What to produce ▸
Consider the listing below. Extract exactly the lines from the line containing "3-bit by 1-bit" to the line containing "to (signal assigned): RTL", both included.

Record set ▸

### src/rtl/flash_spi_responder_if.sv
// Byte-wide synchronous memory read port between the flash responder
// (master: issues strobes and addresses) and the backing memory (slave).
interface flash_spi_responder_if #(
  parameter int unsigned ADDR_W = 24
);
  logic              mem_rd;
  logic [ADDR_W-1:0] mem_addr;
  logic [7:0]        mem_rdata;

  modport master (output mem_rd, output mem_addr, input mem_rdata);
  modport slave  (input mem_rd, input mem_addr, output mem_rdata);
endinterface

### src/rtl/flash_spi_responder.sv
// SPI flash read responder: oversamples mode-0 SPI pins in the system clock
// domain and answers READ (0x03), READ STATUS (0x05) and JEDEC ID (0x9F).
// READ data is fetched one byte ahead from a synchronous memory read port.
module flash_spi_responder #(
  parameter int unsigned ADDR_W      = 24,
  parameter logic [23:0] JEDEC_ID    = 24'hEF4018,
  parameter logic [7:0]  STATUS_BYTE = 8'h00
) (
  input  logic clock,
  input  logic reset,
  input  logic spi_csb,
  input  logic spi_sck,
  input  logic spi_sdi,
  output logic spi_sdo,
  output logic spi_sdo_oeb,
  flash_spi_responder_if.master mem
);

  typedef enum logic [2:0] {ST_IDLE, ST_CMD, ST_ADDR, ST_DATA, ST_IGNORE} state_t;
  typedef enum logic [1:0] {MD_READ, MD_STATUS, MD_ID} mode_t;

  // Selects one of the JEDEC ID bytes; anything past the third is zero.
  function automatic logic [7:0] id_byte(input logic [1:0] idx);
    logic [7:0] b;
    case (idx)
      2'd0:    b = JEDEC_ID[23:16];
      2'd1:    b = JEDEC_ID[15:8];
      2'd2:    b = JEDEC_ID[7:0];
      default: b = 8'h00;
    endcase
    return b;
  endfunction

  logic              csb_meta_q, csb_sync_q;
  logic              sck_meta_q, sck_sync_q, sck_dly_q;
  logic              sdi_meta_q, sdi_sync_q;
  logic [1:0]        vld_q;
  logic              armed_q, armed_d;
  state_t            state_q, state_d;
  mode_t             mode_q, mode_d;
  logic [4:0]        cnt_q, cnt_d;
  logic [22:0]       shin_q, shin_d;
  logic [ADDR_W-1:0] addr_q, addr_d;
  logic              rd_q, rd_d, rd_dly_q;
  logic [7:0]        nxt_q, nxt_d, out_q, out_d;
  logic              sdo_q, sdo_d, oeb_q, oeb_d;
  logic [1:0]        idx_q, idx_d;
  logic [2:0]        fcnt_q, fcnt_d, rcnt_q, rcnt_d;
  logic              sck_rise_s, sck_fall_s;
  logic [23:0]       rx_s;
  logic              unused_s;

  assign sck_rise_s = sck_sync_q & ~sck_dly_q;
  assign sck_fall_s = ~sck_sync_q & sck_dly_q;
  // Incoming bit appended to what has been shifted in so far.
  assign rx_s       = {shin_q, sdi_sync_q};
  assign unused_s   = ^rx_s;

  assign spi_sdo       = sdo_q;
  assign spi_sdo_oeb   = oeb_q;
  assign mem.mem_rd    = rd_q;
  assign mem.mem_addr  = addr_q;

  // Two-flop synchronizers plus the delayed sck copy used for edge detection.
  // vld_q marks when the synchronized values reflect the real pins.
  always_ff @(posedge clock) begin
    if (reset) begin
      csb_meta_q <= 1'b1;
      csb_sync_q <= 1'b1;
      sck_meta_q <= 1'b0;
      sck_sync_q <= 1'b0;
      sck_dly_q  <= 1'b0;
      sdi_meta_q <= 1'b0;
      sdi_sync_q <= 1'b0;
      vld_q      <= 2'b00;
    end else begin
      csb_meta_q <= spi_csb;
      csb_sync_q <= csb_meta_q;
      sck_meta_q <= spi_sck;
      sck_sync_q <= sck_meta_q;
      sck_dly_q  <= sck_sync_q;
      sdi_meta_q <= spi_sdi;
      sdi_sync_q <= sdi_meta_q;
      vld_q      <= {vld_q[0], 1'b1};
    end
  end

  // Frame FSM state and datapath registers.
  always_ff @(posedge clock) begin
    if (reset) begin
      state_q  <= ST_IDLE;
      mode_q   <= MD_READ;
      armed_q  <= 1'b0;
      cnt_q    <= 5'd0;
      shin_q   <= 23'd0;
      addr_q   <= '0;
      rd_q     <= 1'b0;
      rd_dly_q <= 1'b0;
      nxt_q    <= 8'h00;
      out_q    <= 8'h00;
      sdo_q    <= 1'b0;
      oeb_q    <= 1'b1;
      idx_q    <= 2'd0;
      fcnt_q   <= 3'd0;
      rcnt_q   <= 3'd0;
    end else begin
      state_q  <= state_d;
      mode_q   <= mode_d;
      armed_q  <= armed_d;
      cnt_q    <= cnt_d;
      shin_q   <= shin_d;
      addr_q   <= addr_d;
      rd_q     <= rd_d;
      rd_dly_q <= rd_q;
      nxt_q    <= nxt_d;
      out_q    <= out_d;
      sdo_q    <= sdo_d;
      oeb_q    <= oeb_d;
      idx_q    <= idx_d;
      fcnt_q   <= fcnt_d;
      rcnt_q   <= rcnt_d;
    end
  end

  // Next-state decode: command/address shifting, fetch strobes, output shifting.
  always_comb begin
    state_d = state_q;
    mode_d  = mode_q;
    cnt_d   = cnt_q;
    shin_d  = shin_q;
    addr_d  = addr_q;
    rd_d    = 1'b0;
    out_d   = out_q;
    sdo_d   = sdo_q;
    idx_d   = idx_q;
    fcnt_d  = fcnt_q;
    rcnt_d  = rcnt_q;
    // A frame may only start once csb has genuinely been seen high after reset.
    armed_d = armed_q | (vld_q[1] & csb_sync_q);
    // Memory data arrives one cycle after the strobe; park it in the buffer.
    if (rd_dly_q && (mode_q == MD_READ)) begin
      nxt_d = mem.mem_rdata;
    end else begin
      nxt_d = nxt_q;
    end

    if (!vld_q[1]) begin
      state_d = ST_IDLE;
    end else if (csb_sync_q) begin
      state_d = ST_IDLE;
    end else begin
      case (state_q)
        ST_IDLE: begin
          if (armed_q) begin
            state_d = ST_CMD;
            cnt_d   = 5'd0;
          end else begin
            state_d = ST_IGNORE;
          end
        end
        ST_CMD: begin
          if (sck_rise_s) begin
            shin_d = rx_s[22:0];
            if (cnt_q == 5'd7) begin
              cnt_d  = 5'd0;
              fcnt_d = 3'd0;
              rcnt_d = 3'd0;
              case (rx_s[7:0])
                8'h03: state_d = ST_ADDR;
                8'h05: begin
                  state_d = ST_DATA;
                  mode_d  = MD_STATUS;
                  nxt_d   = STATUS_BYTE;
                end
                8'h9F: begin
                  state_d = ST_DATA;
                  mode_d  = MD_ID;
                  nxt_d   = id_byte(2'd0);
                  idx_d   = 2'd1;
                end
                default: state_d = ST_IGNORE;
              endcase
            end else begin
              cnt_d = cnt_q + 5'd1;
            end
          end else begin
            cnt_d = cnt_q;
          end
        end
        ST_ADDR: begin
          if (sck_rise_s) begin
            shin_d = rx_s[22:0];
            if (cnt_q == 5'd23) begin
              cnt_d   = 5'd0;
              state_d = ST_DATA;
              mode_d  = MD_READ;
              addr_d  = rx_s[ADDR_W-1:0];
              rd_d    = 1'b1;
              fcnt_d  = 3'd0;
              rcnt_d  = 3'd0;
            end else begin
              cnt_d = cnt_q + 5'd1;
            end
          end else begin
            cnt_d = cnt_q;
          end
        end
        ST_DATA: begin
          if (sck_fall_s) begin
            // First fall of a byte loads the buffer; later falls shift it out.
            if (fcnt_q == 3'd0) begin
              sdo_d = nxt_q[7];
              out_d = {nxt_q[6:0], 1'b0};
            end else begin
              sdo_d = out_q[7];
              out_d = {out_q[6:0], 1'b0};
            end
            fcnt_d = fcnt_q + 3'd1;
          end else if (sck_rise_s) begin
            if (rcnt_q == 3'd7) begin
              rcnt_d = 3'd0;
              case (mode_q)
                MD_READ: begin
                  addr_d = addr_q + ADDR_W'(1'b1);
                  rd_d   = 1'b1;
                end
                MD_ID: begin
                  nxt_d = id_byte(idx_q);
                  if (idx_q != 2'd3) begin
                    idx_d = idx_q + 2'd1;
                  end else begin
                    idx_d = idx_q;
                  end
                end
                default: nxt_d = STATUS_BYTE;
              endcase
            end else begin
              rcnt_d = rcnt_q + 3'd1;
            end
          end else begin
            fcnt_d = fcnt_q;
          end
        end
        ST_IGNORE: state_d = ST_IGNORE;
        default:   state_d = ST_IDLE;
      endcase
    end

    // Pin is only driven while serving data.
    if (state_d != ST_DATA) begin
      sdo_d = 1'b0;
    end else begin
      sdo_d = sdo_d;
    end
    oeb_d = (state_d != ST_DATA);
  end

endmodule
### src/flat_wrapper.sv
// flat-port wrapper written by rule: the top's interface ports become plain ports
module flash_spi_responder_flat 
#(
  parameter int unsigned ADDR_W      = 24,
  parameter logic [23:0] JEDEC_ID    = 24'hEF4018,
  parameter logic [7:0]  STATUS_BYTE = 8'h00
)
  (clock, reset, spi_csb, spi_sck, spi_sdi, spi_sdo, spi_sdo_oeb, mem_mem_rd, mem_mem_addr, mem_mem_rdata);
  flash_spi_responder_if #(.ADDR_W(ADDR_W)) mem_i ();
  input  logic clock;
  input  logic reset;
  input  logic spi_csb;
  input  logic spi_sck;
  input  logic spi_sdi;
  output logic spi_sdo;
  output logic spi_sdo_oeb;
  output wire logic [$bits(mem_i.mem_rd)-1:0] mem_mem_rd;
  output wire logic [$bits(mem_i.mem_addr)-1:0] mem_mem_addr;
  input wire logic [$bits(mem_i.mem_rdata)-1:0] mem_mem_rdata;
  assign mem_mem_rd = mem_i.mem_rd;
  assign mem_mem_addr = mem_i.mem_addr;
  assign mem_i.mem_rdata = mem_mem_rdata;
  flash_spi_responder #(.ADDR_W(ADDR_W), .JEDEC_ID(JEDEC_ID), .STATUS_BYTE(STATUS_BYTE)) u_core (.clock(clock), .reset(reset), .spi_csb(spi_csb), .spi_sck(spi_sck), .spi_sdi(spi_sdi), .spi_sdo(spi_sdo), .spi_sdo_oeb(spi_sdo_oeb), .mem(mem_i));
endmodule
### config.mk
export PLATFORM = sky130hd
export DESIGN_NAME = flash_spi_responder_flat
export DESIGN_NICKNAME = d
export VERILOG_FILES = /design/src/rtl/flash_spi_responder_if.sv /design/src/rtl/flash_spi_responder.sv /design/src/flat_wrapper.sv
export SDC_FILE = /design/constraint.sdc
export NUM_CORES = 1
export LEC_CHECK = 0
export ABC_AREA = 1
export CAP_MARGIN = 20
export CORE_UTILIZATION = 63
export DETAILED_ROUTE_END_ITERATION = 8
export GPL_TIMING_DRIVEN = 0
export PLACE_DENSITY = 0.85
export REMOVE_ABC_BUFFERS = 1
export SYNTH_ARGS = -nofsm -noshare
export SYNTH_HDL_FRONTEND = slang
export SYNTH_SLANG_ARGS = --single-unit
### constraint.sdc
create_clock -name clock -period 2.4 [get_ports clock]
set_input_delay 0.36 -clock clock [delete_from_list [all_inputs] [get_ports clock]]
set_output_delay 0.36 -clock clock [all_outputs]
set_load 0.02 [all_outputs]
== Word-level counts from Yosys, hierarchy flattened ==
Index checks and enable logic that the tools add are counted.
Word-level totals
  register bits after elaboration: 95
  input port bits: 13
  word-level logic and storage cells: 157
Operators by class
  $add $sub $neg: 5
  eq/ne operators: 29
  multiplexer cells: 69
  bitwise logic cells: 8
  reductions and logical operators: 22
Operator list (number)
  24-bit 2-to-1 mux: 6
  8-bit 2-to-1 mux: 9
  24-bit case mux with 2 select lines: 1
  8-bit case mux with 2 select lines: 3
  3-bit 2-to-1 mux: 15
  5-bit 2-to-1 mux: 5
  24-bit by 1-bit adder with 24-bit output (second input constant): 1
  2-bit 2-to-1 mux: 12
  8-bit case mux with 3 select lines: 1
  2-bit by 1-bit inequality test with 1-bit output (second input constant): 10
  3-bit case mux with 3 select lines: 2
  9-bit AND reduction: 2
  8-bit AND reduction: 2
  3-bit case mux with 5 select lines: 1
  5-bit case mux with 3 select lines: 1
  2-bit case mux with 2 select lines: 3
  11-bit AND reduction: 1
  8-bit by 2-bit == test with 1-bit output (second input constant): 1
  8-bit by 3-bit == test with 1-bit output (second input constant): 1
  8-bit == test (second input constant): 1
  1-bit 2-to-1 mux: 8
  2-bit inequality test (second input constant): 4
  4-bit AND reduction: 2
  3-bit by 1-bit adder with 3-bit output (second input constant): 2
  other kinds (24): 39

== Depth between registers and ports, before layout ==
Gate-level depths: netlist (run 1).
  depth after elaboration: 10
  mapped depth: 11
  mapped depth without buffers: 10

== Least setup slack after synthesis (run 1) ==
No wires, ideal clock.
  path type: register to register
  from: register u_core.cnt_q[0]
  to: register u_core.addr_q[5], in the netlist u_core.mem.mem_addr[5]
  setup time: 0.070 ns
  arrival time: 1.576 ns
  required time: 2.330 ns
  path slack: 0.754 ns
  cell stages (with the launch flop): 9
  path buffers: 1
  cells stage by stage: dfxtp_1 > ha_1 > nand4_1 > nand2_2 > nand2_1 > nor3_4 > buf_6 > o21ai_0 > a21oi_1
Between the ends
  cells in the longest elaborated chain, start to end: 3
RTL lines
  from (decl): RTL line flash_spi_responder.sv:41  | logic [4:0] cnt_q, cnt_d;
  from (signal assigned): RTL line flash_spi_responder.sv:110  | cnt_q <= cnt_d;
  5-bit == test: RTL line flash_spi_responder.sv:193  | if (cnt_q == 5'd23) begin
  2-bit by 1-bit inequality test with 1-bit output (no source line)
  9-bit AND reduction (no source line)
  to (signal assigned): RTL line flash_spi_responder.sv:112  | addr_q <= addr_d;
  to (decl): RTL line flash_spi_responder.sv:43  | logic [ADDR_W-1:0] addr_q, addr_d;
No other way between the ends.
A chain may end at the register's enable or synchronous reset.

== Worst setup path after layout (run 1) ==
  from: register u_core.rcnt_q[0]
  to: register u_core.addr_q[16], in the netlist u_core.mem.mem_addr[16]
Between the ends
  cells in the longest elaborated chain, start to end: 3
RTL lines
  from (decl): RTL line flash_spi_responder.sv:48  | logic [2:0] fcnt_q, fcnt_d, rcnt_q, rcnt_d;
  from (signal assigned): RTL line flash_spi_responder.sv:121  | rcnt_q <= rcnt_d;
  3-bit == test: RTL line flash_spi_responder.sv:220  | if (rcnt_q == 3'd7) begin
  2-bit by 1-bit inequality test with 1-bit output (no source line)
  9-bit AND reduction (no source line)
No other way between the ends.

==> flow_summary.json, run 1 <==
{
  "cts.clk_slew.worst_paths_ps": 100,
  "finalSetupViolations": 0,
  "fin_hold_ws_ps": 412.4,
  "fp.dieArea_mm2": 0.008343,
  "skew_ps": 8.901,
  "ioPinCount": 40,
  "drt-wirelength-per-cell_um": 14.48,
  "cts.path.max_buffers": 2,
  "ys_warn_count": 0,
  "crit_path_start_kind": "flip-flop",
  "arrival_ps": 2520,
  "start_util_pct": 65.07,
  "core-area_mm2": 0.007727,
  "hp-start": "u_core.sck_meta_q",
  "reg2regPathDepth": 11,
  "report.final.hold_viol_count": 0,
  "path_max_fanout": 19,
  "drv_slew": 0,
  "grt_setup_unrepaired": "no",
  "grtUsageTotal_pct": 32.90,
  "slew_headroom_pct": 40.73,
  "postLayoutCoreUtil_pct": 74.79,
  "path_class": "flip-flop to flip-flop",
  "row_count": 32,
  "cp-end-kind": "flip-flop",
  "timing.fmax_mhz": 451.1,
  "hpwl_um": 9186,
  "die_y_um": 91.34,
  "worst_slew_pin_slew_ps": 889.1,
  "worstHoldPathType": "flip-flop to flip-flop",
  "grt_pass1_wl_um": 21890,
  "setup_tns_ps": 0,
  "period_share_pct": 92.37,
  "slowest_delay_ps": 390,
  "cts-root-buf": "clkbuf_8",
  "cts_max_level": 3,
  "regArea_mm2": 0.001882,
  "drt-total-wl_um": 13490,
  "area_growth_pct": 14.93,
  "die_w_um": 91.34,
  "finalPower_mw": 2.678,
  "dr.first_iter.drc_count": 478,
  "overflow": 0,
  "cts_tree": "built",
  "cts_hold_buf": 0,
  "antenna_found_initial": 0,
  "vias": 5280,
  "slowest_stage": "dfxtp_1",
  "syn-cell-area_mm2": 0.005029,
  "ant_nets": 0,
  "maxCapViolCount": 0,
  "path_cells": "ha_1 > ha_1 > nand2_1 > nand2_1 > inv_1 > nor2_1 > nand3_2 > buf_16 > nor2_1 > nand2_1 > a21oi_1",
  "ir_drop_mv": 0.4249,
  "netlist_instances": 786,
  "reg2reg_from": "u_core.rcnt_q[0]",
  "r2r_end": "u_core.mem.mem_addr[16]",
  "cts_sinks": 94,
  "yosys.cell_types.count": 30,
  "cts_buffers": 9,
  "min_to": "u_core.sck_sync_q",
  "multi_input_area_mm2": 0.002788,
  "via_per_inst": 5.665,
  "fin_cells": 932,
  "seq_area_frac_synth_pct": 37.42,
  "p_leak_nw": 2.120,
  "fill_cells": 637,
  "n_antenna_cell": 0,
  "status": "complete, no violations",
  "hold_depth": 2,
  "firstDrtPassIters": 5,
  "gp_congestion": 0.9460,
  "cp.required_ps": 2700,
  "drive_above_1_share_pct": 5.783,
  "fin_crit_ps": 2217,
  "dp.cells": 907,
  "grt_pass1_vias": 4727,
  "rrSetupSlack_ps": 180,
  "cpMostUsedCell": "nand2_1",
  "drc": 0,
  "grt_max_degree": 42,
  "ys_ff_latch": 94,
  "syn_area_per_cell_um2": 6.398,
  "nNetsFinal": 850,
  "clkLatencyLatePin_ps": 370,
  "power.density_mw_per_mm2": 463.4,
  "portBuffers": 39
}
worst max-delay path, delay by kind of cell (launching register included):
family,cells,cell delay [ps]
buf+inv,2,320
compound gates,1,110
fa+ha+maj,2,500
flops,1,390
simple gates,6,840
report_power, final:
group	internal, mW	total (mW)	switching (mW)
clock	0.399	1.02	0.621
sequential	1.57	1.57	0.00527
combinational	0.0341	0.0860	0.0519
total	2.00	2.68	0.678
cell type report:
cell class,count,share of cell area (%)
timing repair buffer,48,8.898
tap,102,2.208
clock buffer,9,2.143
multi-input combinational,598,48.24
clock inverter,7,1.082
sequential,94,32.56
inverter,74,4.871
synth_stat cells:
library cell  instances  area, um2
nand2_1             188      705.7
nor2_1              158      593.1
dfxtp_1              94       1882
inv_1                70      262.8
o21ai_0              66      330.3
a21oi_1              64      320.3
nand3_1              49      245.2
nand4_1              14      87.58
ha_1                 12      150.1
clkbuf_1             11      41.29
nor3_1               10      50.05
buf_2                 7      35.03
mux2i_1               5      50.05
or2_2                 5      31.28
nand3b_1              4      30.03
buf_1                 3      11.26
nand2_2               3      18.77
nor2_2                3      18.77
o21bai_1              3      22.52
xor2_1                3      26.28
clkinv_1              2      7.510
inv_2                 2      7.510
mux2_2                2      22.52
nor2_4                2      22.52
a211oi_1              1      7.510
and2_1                1      6.260
buf_6                 1      11.26
nor3_4                1      16.27
nor3b_1               1      7.510
o211ai_1              1      7.510
per-layer routing:
metal  vias up  part of all wire (%)  track usage (%)
met2       220                    47            54.80
li1       2615                     -                -
met4         0                   1.7            11.77
met3        22                   8.3            6.281
met5         -                     0                0
met1      2423                    43            42.44
how the worst max path moves through the flow:
stage	endpoint	startpoint
finish	u_core.mem.mem_addr[16]	u_core.rcnt_q[0]
global placement	u_core.nxt_q[1]	reset
global route	u_core.mem.mem_addr[16]	u_core.rcnt_q[0]
CTS	u_core.mem.mem_addr[16]	u_core.state_q[0]
detailed placement	u_core.mem.mem_addr[7]	u_core.state_q[0]
floorplan	u_core.mem.mem_addr[0]	u_core.state_q[0]
per-stage QoR:
stage          cell area, um2  setup slack, ps
2_1_floorplan            4930            244.1
3_3_place_gp             5448            -1888
3_5_place_dp             5490           -436.1
4_1_cts                  5689            27.41
5_1_grt                  5779            14.90
6_report                 5779            183.2
state kept, by name, indices dropped and copies added, names as in the netlist, 2 cells and up:
name,flops
u_core.vld_q,2
u_core.state_q,3
u_core.mem.mem_addr,24
u_core.mode_q,2
u_core.idx_q,2
u_core.cnt_q,5
u_core.shin_q,23
u_core.nxt_q,8
u_core.rcnt_q,3
u_core.fcnt_q,3
u_core.out_q,7
logic make-up after synthesis:
family | after synthesis | synth area share [%]
fa+ha+maj | 12 | 2.986
mux | 7 | 1.443
xor+xnor | 3 | 0.5226
buf+inv | 96 | 7.489
compound gates | 135 | 13.69
flops | 94 | 37.42
simple gates | 439 | 36.45
cell usage in the layout, fill, tap and decap left out, drive strengths merged:
master and count:
nand3 49, mux2i 5, o21ai 66, or2 5, and2 1, clkinv 3
clkbuf 9, nor3 11, a21oi 64, nor2 165, dfxtp 94, xor2 3
nor3b 1, clkinvlp 2, ha 12, inv 76, buf 10, nand4 14
mux2 2, nand3b 4, o211ai 1, nand2 191, a211oi 1, clkdlybuf4s50 38
o21bai 3
repair_timing:
action                     CTS  global route
pin swaps                    1             2
resized for setup            0             2
cloned                       2             0
buffers inserted             0             6
setup endpoints to repair   50            39
No activity file was read; power rests on OpenSTA's default activity.
==> run 2, diff against run 1 <==
--- a/config.mk
+++ b/config.mk
@@ -7,10 +7,10 @@
 export LEC_CHECK = 0
 export ABC_AREA = 1
 export CAP_MARGIN = 20
-export CORE_UTILIZATION = 63
+export CORE_UTILIZATION = 58
 export DETAILED_ROUTE_END_ITERATION = 8
 export GPL_TIMING_DRIVEN = 0
-export PLACE_DENSITY = 0.85
+export PLACE_DENSITY = 0.79
 export REMOVE_ABC_BUFFERS = 1
 export SYNTH_ARGS = -nofsm -noshare
 export SYNTH_HDL_FRONTEND = slang
==> constraint.sdc (replaced) <==
create_clock -name clock -period 2.3 [get_ports clock]
set_input_delay 0.345 -clock clock [delete_from_list [all_inputs] [get_ports clock]]
set_output_delay 0.345 -clock clock [all_outputs]
set_load 0.02 [all_outputs]
==> run 2 against run 1 <==
- sequential share of layout area increased by 0.071 points
- first-iteration DRC count is 13% lower
- critical path depth shrank 6
- clock power increased by 20%
- sequential cell count is the same
- worst setup slack improved by 3.6 ps
- register-to-register slack hardly changed
- combinational power rose by 5.0%
- largest power group unchanged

Output ▸
  3-bit by 1-bit adder with 3-bit output (second input constant): 2
  other kinds (24): 39

== Depth between registers and ports, before layout ==
Gate-level depths: netlist (run 1).
  depth after elaboration: 10
  mapped depth: 11
  mapped depth without buffers: 10

== Least setup slack after synthesis (run 1) ==
No wires, ideal clock.
  path type: register to register
  from: register u_core.cnt_q[0]
  to: register u_core.addr_q[5], in the netlist u_core.mem.mem_addr[5]
  setup time: 0.070 ns
  arrival time: 1.576 ns
  required time: 2.330 ns
  path slack: 0.754 ns
  cell stages (with the launch flop): 9
  path buffers: 1
  cells stage by stage: dfxtp_1 > ha_1 > nand4_1 > nand2_2 > nand2_1 > nor3_4 > buf_6 > o21ai_0 > a21oi_1
Between the ends
  cells in the longest elaborated chain, start to end: 3
RTL lines
  from (decl): RTL line flash_spi_responder.sv:41  | logic [4:0] cnt_q, cnt_d;
  from (signal assigned): RTL line flash_spi_responder.sv:110  | cnt_q <= cnt_d;
  5-bit == test: RTL line flash_spi_responder.sv:193  | if (cnt_q == 5'd23) begin
  2-bit by 1-bit inequality test with 1-bit output (no source line)
  9-bit AND reduction (no source line)
  to (signal assigned): RTL line flash_spi_responder.sv:112  | addr_q <= addr_d;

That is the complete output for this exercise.